Ils sont aujourd’hui presque nonagénaires, ceux qui ont assisté aux derniers procès staliniens, au début des années cinquante. Mais s’ils allument leur télévision pour regarder les nouvelles, ils doivent tout à coup se sentir rajeunir grâce aux images des procès en cours à Téhéran. Aveux complets des accusés assortis d’excuses envers « le peuple iranien » et d’un appel à la clémence des juges, absence d’avocats : tous les ingrédients des procès de Moscou sont cuisinés à l’Iranienne. Ne manque (pour l’instant ?) que le prononcé de sentences de mort à l’encontre des traîtres à la patrie et des espions démasqués.

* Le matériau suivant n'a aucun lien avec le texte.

File: src/rtl/xcr_ecp_seq_pkg.sv
// ---------------------------------------------------------------------------
// xcr_ecp_seq_pkg
// Shared definitions for the exception/interrupt entry sequencer:
//   - state_t   : sequencer FSM states
//   - ADR_*     : CR register addresses on the controller bus
//   - INTEN_*   : values written to the global interrupt-enable register
//   - VEC_SHIFT : vector table stride (one 4-byte entry per cause code)
//   - vec_target: vector table entry address for a cause code
// ---------------------------------------------------------------------------
package xcr_ecp_seq_pkg;

  typedef enum logic [3:0] {
    ST_IDLE    = 4'd0,
    ST_RD_XCP  = 4'd1,
    ST_RD_INT  = 4'd2,
    ST_CLR     = 4'd3,
    ST_DIS     = 4'd4,
    ST_JUMP    = 4'd5,
    ST_HANDLER = 4'd6,
    ST_RET_EN  = 4'd7,
    ST_RET_JMP = 4'd8
  } state_t;

  localparam logic [2:0] ADR_INTC = 3'd0;
  localparam logic [2:0] ADR_XCPP = 3'd5;
  localparam logic [2:0] ADR_INTP = 3'd6;

  localparam logic [7:0] INTEN_SET = 8'h80;
  localparam logic [7:0] INTEN_CLR = 8'h00;

  localparam int VEC_SHIFT = 2;

  // Vector entry = base + cause * 4; the 24-bit sum wraps with no carry out.
  function automatic logic [23:0] vec_target(input logic [23:0] base,
                                             input logic [3:0]  cause);
    logic [23:0] w_ofs;
    w_ofs = {20'd0, cause} << VEC_SHIFT;
    return base + w_ofs;
  endfunction

endpackage

File: src/rtl/xcr_prio_enc8.sv
// ---------------------------------------------------------------------------
// xcr_prio_enc8
// 8-to-3 priority encoder selecting the LOWEST set bit (bit 0 wins).
// Ports:
//   i_vec   in  8  pending bits
//   o_valid out 1  at least one bit of i_vec is set
//   o_idx   out 3  index of the lowest set bit (0 when o_valid=0)
// ---------------------------------------------------------------------------
module xcr_prio_enc8 (
  input  logic [7:0] i_vec,
  output logic       o_valid,
  output logic [2:0] o_idx
);

  always_comb begin
    o_valid = |i_vec;
    o_idx   = 3'd0;
    // Scan from the top so the last hit, i.e. the lowest bit, is kept.
    for (int i = 7; i >= 0; i--) begin
      if (i_vec[i]) o_idx = 3'(i);
    end
  end

endmodule

File: src/rtl/xcr_ecp_seq.sv
// ---------------------------------------------------------------------------
// xcr_ecp_seq
// Exception/interrupt entry and return sequencer. On an accepted request it
// reads the exception-pending then interrupt-pending CR registers, clears the
// winning pending bit (w1c), disables global interrupts, redirects the CPU to
// the vector entry, and on return re-enables interrupts and jumps back to epc.
//
// Ports:
//   clk, rst     clock, synchronous active-high reset
//   int_req      in  1  controller INT output
//   ivec_addr    in  24 vector table base
//   instr_bound  in  1  CPU at an instruction boundary
//   cur_pc       in  24 PC of next instruction
//   ret_req      in  1  return-from-interrupt pulse (honoured in HANDLER only)
//   cpu_stall    out 1  pipeline hold, RD_XCP..JUMP
//   redirect     out 1  1-cycle PC redirect strobe
//   redirect_pc  out 24 redirect target, 0 when redirect=0
//   in_handler   out 1  HANDLER, RET_EN, RET_JMP
//   cause        out 4  {is_exception, bit index}
//   epc          out 24 saved return PC
//   cr_cs/we/adr/wdata  CR bus initiator outputs, all 0 when idle
//   cr_rdata     in  8  combinational read data
//   dbg_state    out 4  current FSM state
//
// CR bus: each cycle is one clock with cr_cs=1 for that clock only; read data
// is combinational from cr_adr and is sampled at the edge closing the cycle.
// There is no wait state or ready; the target must accept every cycle.
// ---------------------------------------------------------------------------
module xcr_ecp_seq
  import xcr_ecp_seq_pkg::*;
(
  input  logic        clk,
  input  logic        rst,
  input  logic        int_req,
  input  logic [23:0] ivec_addr,
  input  logic        instr_bound,
  input  logic [23:0] cur_pc,
  input  logic        ret_req,
  output logic        cpu_stall,
  output logic        redirect,
  output logic [23:0] redirect_pc,
  output logic        in_handler,
  output logic [3:0]  cause,
  output logic [23:0] epc,
  output logic        cr_cs,
  output logic        cr_we,
  output logic [2:0]  cr_adr,
  output logic [7:0]  cr_wdata,
  input  logic [7:0]  cr_rdata,
  output state_t      dbg_state
);

  state_t      r_state;
  logic [3:0]  r_cause;
  logic [23:0] r_epc;
  logic [2:0]  r_clr_adr;
  logic [7:0]  r_clr_mask;

  logic        w_pend_valid;
  logic [2:0]  w_pend_idx;

  // One encoder serves both pending-register reads; only one is on the bus.
  xcr_prio_enc8 u_prio (
    .i_vec   (cr_rdata),
    .o_valid (w_pend_valid),
    .o_idx   (w_pend_idx)
  );

  always_ff @(posedge clk) begin
    if (rst) begin
      r_state    <= ST_IDLE;
      r_cause    <= 4'd0;
      r_epc      <= 24'd0;
      r_clr_adr  <= 3'd0;
      r_clr_mask <= 8'd0;
    end else begin
      case (r_state)
        ST_IDLE: begin
          if (int_req && instr_bound) begin
            r_epc   <= cur_pc;
            r_state <= ST_RD_XCP;
          end
        end
        ST_RD_XCP: begin
          if (w_pend_valid) begin
            r_cause    <= {1'b1, w_pend_idx};
            r_clr_adr  <= ADR_XCPP;
            r_clr_mask <= 8'd1 << w_pend_idx;
            r_state    <= ST_CLR;
          end else begin
            r_state <= ST_RD_INT;
          end
        end
        ST_RD_INT: begin
          if (w_pend_valid) begin
            r_cause    <= {1'b0, w_pend_idx};
            r_clr_adr  <= ADR_INTP;
            r_clr_mask <= 8'd1 << w_pend_idx;
            r_state    <= ST_CLR;
          end else begin
            // Spurious request: nothing pending, cause left untouched.
            r_state <= ST_IDLE;
          end
        end
        ST_CLR:     r_state <= ST_DIS;
        ST_DIS:     r_state <= ST_JUMP;
        ST_JUMP:    r_state <= ST_HANDLER;
        ST_HANDLER: begin
          // int_req is deliberately not looked at here: no nesting.
          if (ret_req) r_state <= ST_RET_EN;
        end
        ST_RET_EN:  r_state <= ST_RET_JMP;
        ST_RET_JMP: r_state <= ST_IDLE;
        default:    r_state <= ST_IDLE;
      endcase
    end
  end

  // Outputs are decoded from the state alone, so a reset that returns the
  // FSM to IDLE silences the bus and the redirect on the following cycle.
  always_comb begin
    cpu_stall   = 1'b0;
    redirect    = 1'b0;
    redirect_pc = 24'd0;
    in_handler  = 1'b0;
    cr_cs       = 1'b0;
    cr_we       = 1'b0;
    cr_adr      = 3'd0;
    cr_wdata    = 8'd0;
    case (r_state)
      ST_RD_XCP: begin
        cpu_stall = 1'b1;
        cr_cs     = 1'b1;
        cr_adr    = ADR_XCPP;
      end
      ST_RD_INT: begin
        cpu_stall = 1'b1;
        cr_cs     = 1'b1;
        cr_adr    = ADR_INTP;
      end
      ST_CLR: begin
        cpu_stall = 1'b1;
        cr_cs     = 1'b1;
        cr_we     = 1'b1;
        cr_adr    = r_clr_adr;
        cr_wdata  = r_clr_mask;
      end
      ST_DIS: begin
        cpu_stall = 1'b1;
        cr_cs     = 1'b1;
        cr_we     = 1'b1;
        cr_adr    = ADR_INTC;
        cr_wdata  = INTEN_CLR;
      end
      ST_JUMP: begin
        cpu_stall   = 1'b1;
        redirect    = 1'b1;
        redirect_pc = vec_target(ivec_addr, r_cause);
      end
      ST_HANDLER: begin
        in_handler = 1'b1;
      end
      ST_RET_EN: begin
        in_handler = 1'b1;
        cr_cs      = 1'b1;
        cr_we      = 1'b1;
        cr_adr     = ADR_INTC;
        cr_wdata   = INTEN_SET;
      end
      ST_RET_JMP: begin
        in_handler  = 1'b1;
        redirect    = 1'b1;
        redirect_pc = r_epc;
      end
      default: ;
    endcase
  end

  assign cause     = r_cause;
  assign epc       = r_epc;
  assign dbg_state = r_state;

endmodule

File: config.mk
export PLATFORM = sky130hd
export DESIGN_NAME = xcr_ecp_seq
export DESIGN_NICKNAME = d
export VERILOG_FILES = /design/src/rtl/xcr_ecp_seq_pkg.sv /design/src/rtl/xcr_prio_enc8.sv /design/src/rtl/xcr_ecp_seq.sv
export SDC_FILE = /design/constraint.sdc
export NUM_CORES = 1
export LEC_CHECK = 0
export ABC_CLOCK_PERIOD_IN_PS = 5500
export CAP_MARGIN = 20
export CORE_MARGIN = 4
export CORE_UTILIZATION = 40
export CTS_BUF_LIST = sky130_fd_sc_hd__clkbuf_8
export DETAILED_ROUTE_END_ITERATION = 10
export PLACE_DENSITY = 0.81
export SYNTH_ARGS = -nofsm -noshare
export SYNTH_HDL_FRONTEND = slang
export SYNTH_SLANG_ARGS = --single-unit
File: constraint.sdc
create_clock -name clk -period 5.5 [get_ports clk]
set_input_delay 1.1 -clock clk [delete_from_list [all_inputs] [get_ports clk]]
set_output_delay 1.1 -clock clk [all_outputs]
set_load 0.005 [all_outputs]
==> results of run 1 <==
[worst paths after layout]
kind	from	end	slack, ps	cells after the start
worst max register to register	dbg_state[3]	epc[23]	3400	5
worst min-delay path	r_clr_mask[4]	r_clr_mask[4]	450	2
worst min register to register	r_clr_mask[4]	r_clr_mask[4]	450	2
worst max-delay path	ivec_addr[2]	redirect_pc[6]	590	10
[cell type report]
| cell class | instances | share of cell area |
|---|---|---|
| repair buffers | 135 | 0.335 |
| inverters | 10 | 0.00930 |
| clock buffers | 5 | 0.0170 |
| clock inverters | 2 | 0.00248 |
| well taps | 75 | 0.0232 |
| multi-input cells | 281 | 0.405 |
| flip-flops and latches | 42 | 0.208 |
[logic make-up (layout without fill, tap and decap cells)]
group,count (synthesis),count (layout)
AO/OA/AOI/OAI,90,90
XOR/XNOR,20,20
adder cells (fa/ha/maj),5,5
buffers and inverters,28,152
flip-flops,42,42
multiplexers,2,2
AND/OR/NAND/NOR,164,164
[placed cells by master, fill, tap and decap left out, types with 2 or more instances in the layout]
master           Yosys  routed
nand2b_1             3       3
nand2_1             90      90
inv_1                9       9
mux2i_1              2       2
nor4_1               2       2
a22o_1               4       4
and2_1               7       7
nor3_1              11      11
xnor2_1             19      19
a22oi_1              2       2
clkinv_2             0       2
nor4b_4              1       2
a21oi_1             36      36
o21a_1               3       3
clkbuf_8             0       5
nand4_1              4       4
clkdlybuf4s50_1      0     132
nor4b_2              3       2
a211oi_1             7       7
a32o_1               2       2
ha_1                 4       4
nand3_1              4       4
buf_4                1       2
o21ai_1              6       6
and4_1               3       3
nor2_1              19      18
o21ai_0             22      22
nor2b_1              6       6
dfxtp_1             42      42
nor3b_1              3       3
[registers in the layout (all words and copies together), names as in the netlist]
name	count
epc	24
r_clr_mask	8
dbg_state	4
cause	3
r_clr_adr	3
[worst max-delay path: cells and delay by family]
kind	cells	cell delay [ps]
xor gates and xnor gates	1	170
buffers and inverters	3	1050
adders and majority gates	2	430
AOI/OAI and AO/OA	2	840
and+or+nand+nor	2	220
[report_power, final]
| group | internal (mW) | switching, mW | total (mW) | leakage, nW |
|---|---|---|---|---|
| Clock | 0.0855 | 0.109 | 0.194 | 0.0438 |
| Combinational | 0.111 | 0.0890 | 0.201 | 0.989 |
| Sequential | 0.321 | 0.0175 | 0.338 | 0.342 |
[stage by stage]
step	instance area [sq um]	hold WS [ps]	utilization	setup WS [ps]
2_1_floorplan	2570	421	-	1870
3_3_place_gp	3940	433	0.647	710
3_5_place_dp	3940	436	0.647	653
4_1_cts	4020	449	0.660	651
5_1_grt	4040	465	0.662	393
6_report	4040	450	0.662	588
[synth_stat cells (2+ instances only)]
master | n | area share
and4_1 | 3 | 0.010
nor4b_2 | 3 | 0.017
a22o_1 | 4 | 0.014
clkbuf_1 | 15 | 0.022
a211oi_1 | 7 | 0.020
a32o_1 | 2 | 0.0078
nor3_1 | 11 | 0.021
nand2_1 | 90 | 0.13
nor3b_1 | 3 | 0.0087
nor2_1 | 19 | 0.028
nand4_1 | 4 | 0.0097
o21a_1 | 3 | 0.0087
dfxtp_1 | 42 | 0.33
xnor2_1 | 19 | 0.065
inv_1 | 9 | 0.013
o21ai_0 | 22 | 0.043
nand2b_1 | 3 | 0.0073
mux2i_1 | 2 | 0.0078
o21ai_1 | 6 | 0.012
nand3_1 | 4 | 0.0078
and2_1 | 7 | 0.017
nor2b_1 | 6 | 0.015
nor4_1 | 2 | 0.0049
a21oi_1 | 36 | 0.070
a22oi_1 | 2 | 0.0058
ha_1 | 4 | 0.019
[routing by layer]
layer	vias up	track usage	share of wire
met2	101	0.393	0.50
met1	1366	0.270	0.41
met3	14	0.0521	0.072
met4	0	0.0755	0.020
li1	1459	-	-
met5	-	0	0
==> summary.md, run 1 <==
| Metric | Value |
|---|---|
| Status | completed |
| Die Span Y | 88.2 microns |
| I/O pin total | between 100 and 150 |
| IR drop worst, VDD | 0.149 mV |
| Post-synthesis mux area share | 0.00778 |
| Area grow syn2layout | 56.8% |
| Slew headroom | 0.327 |
| CTS clock-pin slew for the worst setup and hold paths | 90 ps |
| Multi-input logic area | 1630 sq um |
| CP Max Fanout | 9 |
| # Post-CTS Setup Buffers | 0 |
| GRT overflow | 0 |
| Vias in the first global route | 2963 |
| Nets | 541 |
| PortBufs | approximately 130 |
| Post-cts sizing count | 0 |
| Primary FF master, synth | dfxtp_1 |
| Post-Synth XOR/XNOR Area | 0.0681 |
| Hold Crit Class | reg -> reg |
| Vias | a little under 3000 |
| Pwr Total | between 0.7 and 0.8 mW |
| H-tree Lvls | 2 |
| Worst-path cell chain | clkdlybuf4s50_1, ha_1, inv_1, fa_1, nor2b_1, o21ai_1, nand2_1, xnor2_1, o21ai_0, clkdlybuf4s50_1 |
| Leakage | 1.37 nW |
| Antenna Nets Post-Route | 0 |
| Syn Inst Count | 351 |
| Post-synth net total | 417 |
| Critical path's most frequent cell | clkdlybuf4s50_1 |
| Register area | 841 sq um |
| Largest net degree at the start of global routing | 41 |
| MaxCap Viol Count | 0 |
| Width of the die | 88.2 microns |
| RSZ-0062 raised after global routing | no |
| Placement Rows | 28 |
| Core area | 6100 sq um |
| CTS Buf Count | 5 |
| Post-Synth Adder-Cell Area | 0.0272 |
| # diodes | 0 |
| PwrDens | between 150 and 200 nW/um^2 |
| WP data required | 4400 ps |
| Crit. End Element | primary output |
| Initial core utilization | 0.422 |
| Fill count | 542 |
| Via/cell ratio | 5.35 |
| CTS tree | done |
| Clock sinks | 42 |
| Post-Syn Area | 2570 sq um |
| Slew Viols, Final | 0 |
| Clk root buf | clkbuf_8 |
| Syn Area/Cell | 7.33 sq um |
| YS warnings | 0 |
| Share of cells above drive strength 1 | 0.0463 |
| Residual DRC | 0 |
| Final setup violation count | 0 |
| Worst Setup Path Type | in -> out |
| Slew @ Worst Pin | around 1000 ps |
| First-pass GRT wire length | 14000 microns |
| Cell variety after synth | 49 |
| Setup TNS | 0 ps |
| Skew final | 10.5 ps |
| Final-report hold violation count | 0 |
| Placed Cells | 542 |
| Bufs on Longest Clock Path | 2 |
| Asr flop ratio synth | 0 |
| Clock latency on the worst-skew pair | between 200 and 300 ps |
| Placer Congestion | 0.826 |
| Largest family of logic cells by synthesized area | simple AND/OR/NAND/NOR gates |
| Final period util | 0.893 |
| Slowest CP cell | o21ai_1 |
| Post-synthesis register bit count | 42 |
| DR pass1 iterations | 4 |
| Compound-Gate Fraction of Synth Area | 0.211 |
| Hpwl dp | 6530 microns |
| Period minus WS final | ~4900 ps |
| Fmax | 204 MHz |
| Die area | 7780 sq um |
| Antenna violations before repair | 0 |
| Total Routing Usage GR | 0.224 |
| Seq/Total Area, Yosys | 0.327 |
| Fin cells | 550 |
| Cts hold-fix bufs | 0 |
| DRT Wirelength | 8780 microns |
| Synth Area in Simple Gates | 0.317 |
| EDFF count, synth | 0 |
| Per-cell routed wire length | 16.0 microns |
| Critical Path Start Type | input pin |
| CP Data Arrival Time | 3810 ps |
| CP peak stage delay | roughly 630 ps |
| First DRT Iteration DRCs | 94 |
Note: power is estimated with default switching activity, not from simulation.
==> inputs of run 2 (changes only) <==
ABC_CLOCK_PERIOD_IN_PS = 5300   (was 5500)
clock period = 5.3 ns   (was 5.5 ns; I/O delays follow)
==> run 2 against run 1 <==
  * Register-to-register slack got worse by 220 ps
  * Hold slack got worse by 2.2 ps
  * Core utilization rose by 0.21 points
  * Clock power rose by 9%
  * Global-route usage fell by 0.75 points
  * Count of clock-buffer cells in the layout rose by 1
  * Sequential cell count did not move
  * Critical endpoint is now redirect_pc[10]
  * Largest power group unchanged
==> summary.md, run 2 (synthesized netlist as in run 1, its figures left out) <==
| Metric | Value |
|---|---|
| # diodes | 0 |
| Slew headroom | 0.321 |
| Sw Ratio | 0.284 |
| RSZ-0062 raised after global routing | no |
| Reg2reg path depth | 5 |
| Via/cell ratio | 5.28 |
| Pre-CTS WS | 490 ps |
| Per-cell routed wire length | 15.7 microns |
| First DRT Iteration DRCs | 109 |
| Most frequent cells in the layout | clkdlybuf4s50_1, nand2_1, dfxtp_1 |
| CP Data Arrival Time | 3750 ps |
| Vias | between 2000 and 3000 |
| Residual DRC | 0 |
| CTS tree | done |
| Pwr Total | approximately 0.77 mW |
| Placement Rows | 28 |
| Slew Viols, Final | 0 |
| CP Max Fanout | 9 |
| Antenna Nets Post-Route | 0 |
| Leakage | 1.38 nW |
| Clock sinks | 42 |
| Clk pwr share | 0.274 |
| Total Routing Usage GR | 0.217 |
| Max reg flops | 24 |
| Status | completed |
| Final-report hold violation count | 0 |
| # Post-CTS Setup Buffers | 0 |
| R2R Setup Slk | between 3000 and 4000 ps |
| Die Span Y | 88.2 microns |
| PwrDens | about 190 nW/um^2 |
| Hold slack | about 450 ps |
| Share of cells above drive strength 1 | 0.0462 |
| Post-cts sizing count | 0 |
| PortBufs | about 130 |
| CTS Buf Count | 5 |
| Antenna violations before repair | 0 |
| Worst r2r src | dbg_state[0] |
| I/O pin total | 133 |
| Hpwl dp | 6560 microns |
| Clk root buf | clkbuf_8 |
| Bufs on Longest Clock Path | 2 |
| Slew @ Worst Pin | slightly above 1000 ps |
| Largest net degree at the start of global routing | 26 |
| WP data required | 4240 ps |
| Hold_sp | r_clr_mask[4] |
| Period minus WS final | 4810 ps |
| Setup TNS | 0 ps |
| Hold Crit Depth | 2 |
| Initial core utilization | 0.422 |
| Setup ws final | 487 ps |
| Sw Pwr | 0.219 mW |
| Area grow syn2layout | 57.3% |
| Vias in the first global route | 2928 |
| CTS clock-pin slew for the worst setup and hold paths | around 80 ps |
| Pint | 0.552 mW |
| Die area | 7780 sq um |
| Crit. End Element | primary output |
| DR pass1 iterations | 4 |
| Clock latency on the worst-skew pair | a little under 300 ps |
| Core Util, Final | 0.664 |
| Seq pwr share | 0.456 |
| Power share of the combinational group | 0.270 |
| DRT Wirelength | 8630 microns |
| Reg2reg end | r_clr_mask[6] |
| Critical Path Start Type | input pin |
| First-pass GRT wire length | 13500 microns |
| Width of the die | 88.2 microns |
| GRT overflow | 0 |
| MaxCap Viol Count | 0 |
| Final period util | 0.908 |
| Most common cell after layout, fill and taps aside | clkdlybuf4s50_1 |
| Placer Congestion | 0.826 |
| Worst hold endpoint | r_clr_mask[4] |
| Worst Setup Path Type | in -> out |
| Final setup violation count | 0 |
| IR drop worst, VDD | 0.155 mV |
| Hold Crit Class | reg -> reg |
| Cts hold-fix bufs | 0 |
| Nets | 541 |
| Fmax | 208 MHz |
| Core area | 6100 sq um |
| H-tree Lvls | 2 |
| Skew final | 4.58 ps |
[run 2: cell count changes in the layout (fill, tap and decap cells not counted)]
| cell | change |
|---|---|
| clkinv_2 | -1 |
| inv_1 | +1 |
| clkbuf_8 | +1 |
[run 2: worst max-delay path by stage]
| stage | slack (ps) | depth (start not counted) | endpoint | start |
|---|---|---|---|---|
| 6_report | 490 | 10 | redirect_pc[10] | ivec_addr[2] |
| 3_3_place_gp | 590 | 10 | redirect_pc[10] | ivec_addr[2] |
| 4_1_cts | 480 | 10 | redirect_pc[10] | ivec_addr[2] |
| 2_1_floorplan | 1750 | 8 | redirect_pc[16] | ivec_addr[2] |
| 5_1_grt | 280 | 10 | redirect_pc[10] | ivec_addr[2] |
| 3_5_place_dp | 490 | 10 | redirect_pc[10] | ivec_addr[2] |
[run 2: routing by layer]
layer	vias to the layer above	track usage	share of wire
met1	1344	0.248	0.40
met3	15	0.0540	0.064
li1	1462	-	-
met4	0	0.0701	0.020
met5	-	0	0
met2	90	0.394	0.51
[run 2: final cells by class]
type	instances	area, sq um
clock buffers	6	82.6
clock inverters	2	8.76
fillers	528	2050
inverters	10	37.5
multi-input cells	281	1630
flip-flops and latches	42	841
well taps	75	93.8
repair buffers	135	1350
[run 2: critical path, cell delays in order]
cell and delay (ps):
clkdlybuf4s50_1 400, ha_1 230, inv_1 80, fa_1 200, nor2b_1 60, o21ai_1 610
a21boi_0 240, xnor2_1 180, o21ai_0 150, clkdlybuf4s50_1 540
[run 2: power by group through the flow]
stage          registers, mW  logic (mW)  clock network, mW
2_1_floorplan          0.353      0.0946                  0
3_3_place_gp           0.358       0.201                  0
3_5_place_dp           0.359       0.205                  0
4_1_cts                0.351       0.207              0.216
5_1_grt                0.355       0.226              0.230
6_report               0.351       0.208              0.211
[run 2: stage by stage]
stage / std cells / area (sq um)
after floorplan: 351 / 2570
after global placement: 542 / 3940
after detailed placement: 542 / 3940
after CTS: 550 / 4030
after global routing: 551 / 4050
final: 551 / 4050
==> edit 1, RTL diff (flow settings as in run 2) <==
Make the reset (`rst`) asynchronous in one clocked block. Comments in the files are not updated.
--- a/src/rtl/xcr_ecp_seq.sv
+++ b/src/rtl/xcr_ecp_seq.sv
@@ -67,5 +67,5 @@
   );
 
-  always_ff @(posedge clk) begin
+  always_ff @(posedge clk or posedge rst) begin
     if (rst) begin
       r_state    <= ST_IDLE;
Behaviour: differs if rst is asserted again (counterexample within 4 cycles, from zero or initial values and one cycle with rst high); with rst held inactive, the same outputs for 10 cycles.
==> edit 1 against run 2 <==
- setup slack got worse by 0.010 ns
- critical endpoint is now redirect_pc[22]
- final cell count fell by 11%
- final area rose by 2.6%
- highest routed layer unchanged
- routed wire length fell by 1.5%
- synthesized area rose by 5.0%
- utilization fell by 2.1 points
- sequential cell count did not move
Power is not compared: it rests on default switching activity, and its combinational part moved more than twofold at a synthesized area within 25%.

L’attitude d’une très jeune femme, Clotilde Reiss, force l’admiration : on peut la voir sous un tchador, jetée en pâture à une brochette de barbus dans une salle bourrée de miliciens. Elle répond en farsi avec un aplomb remarquable à cette bande de hyènes fanatiques. Sa voix ne tremble pas et ses yeux démentent la teneur de ses propos, des aveux extorqués dans un contexte où elle peut craindre le pire.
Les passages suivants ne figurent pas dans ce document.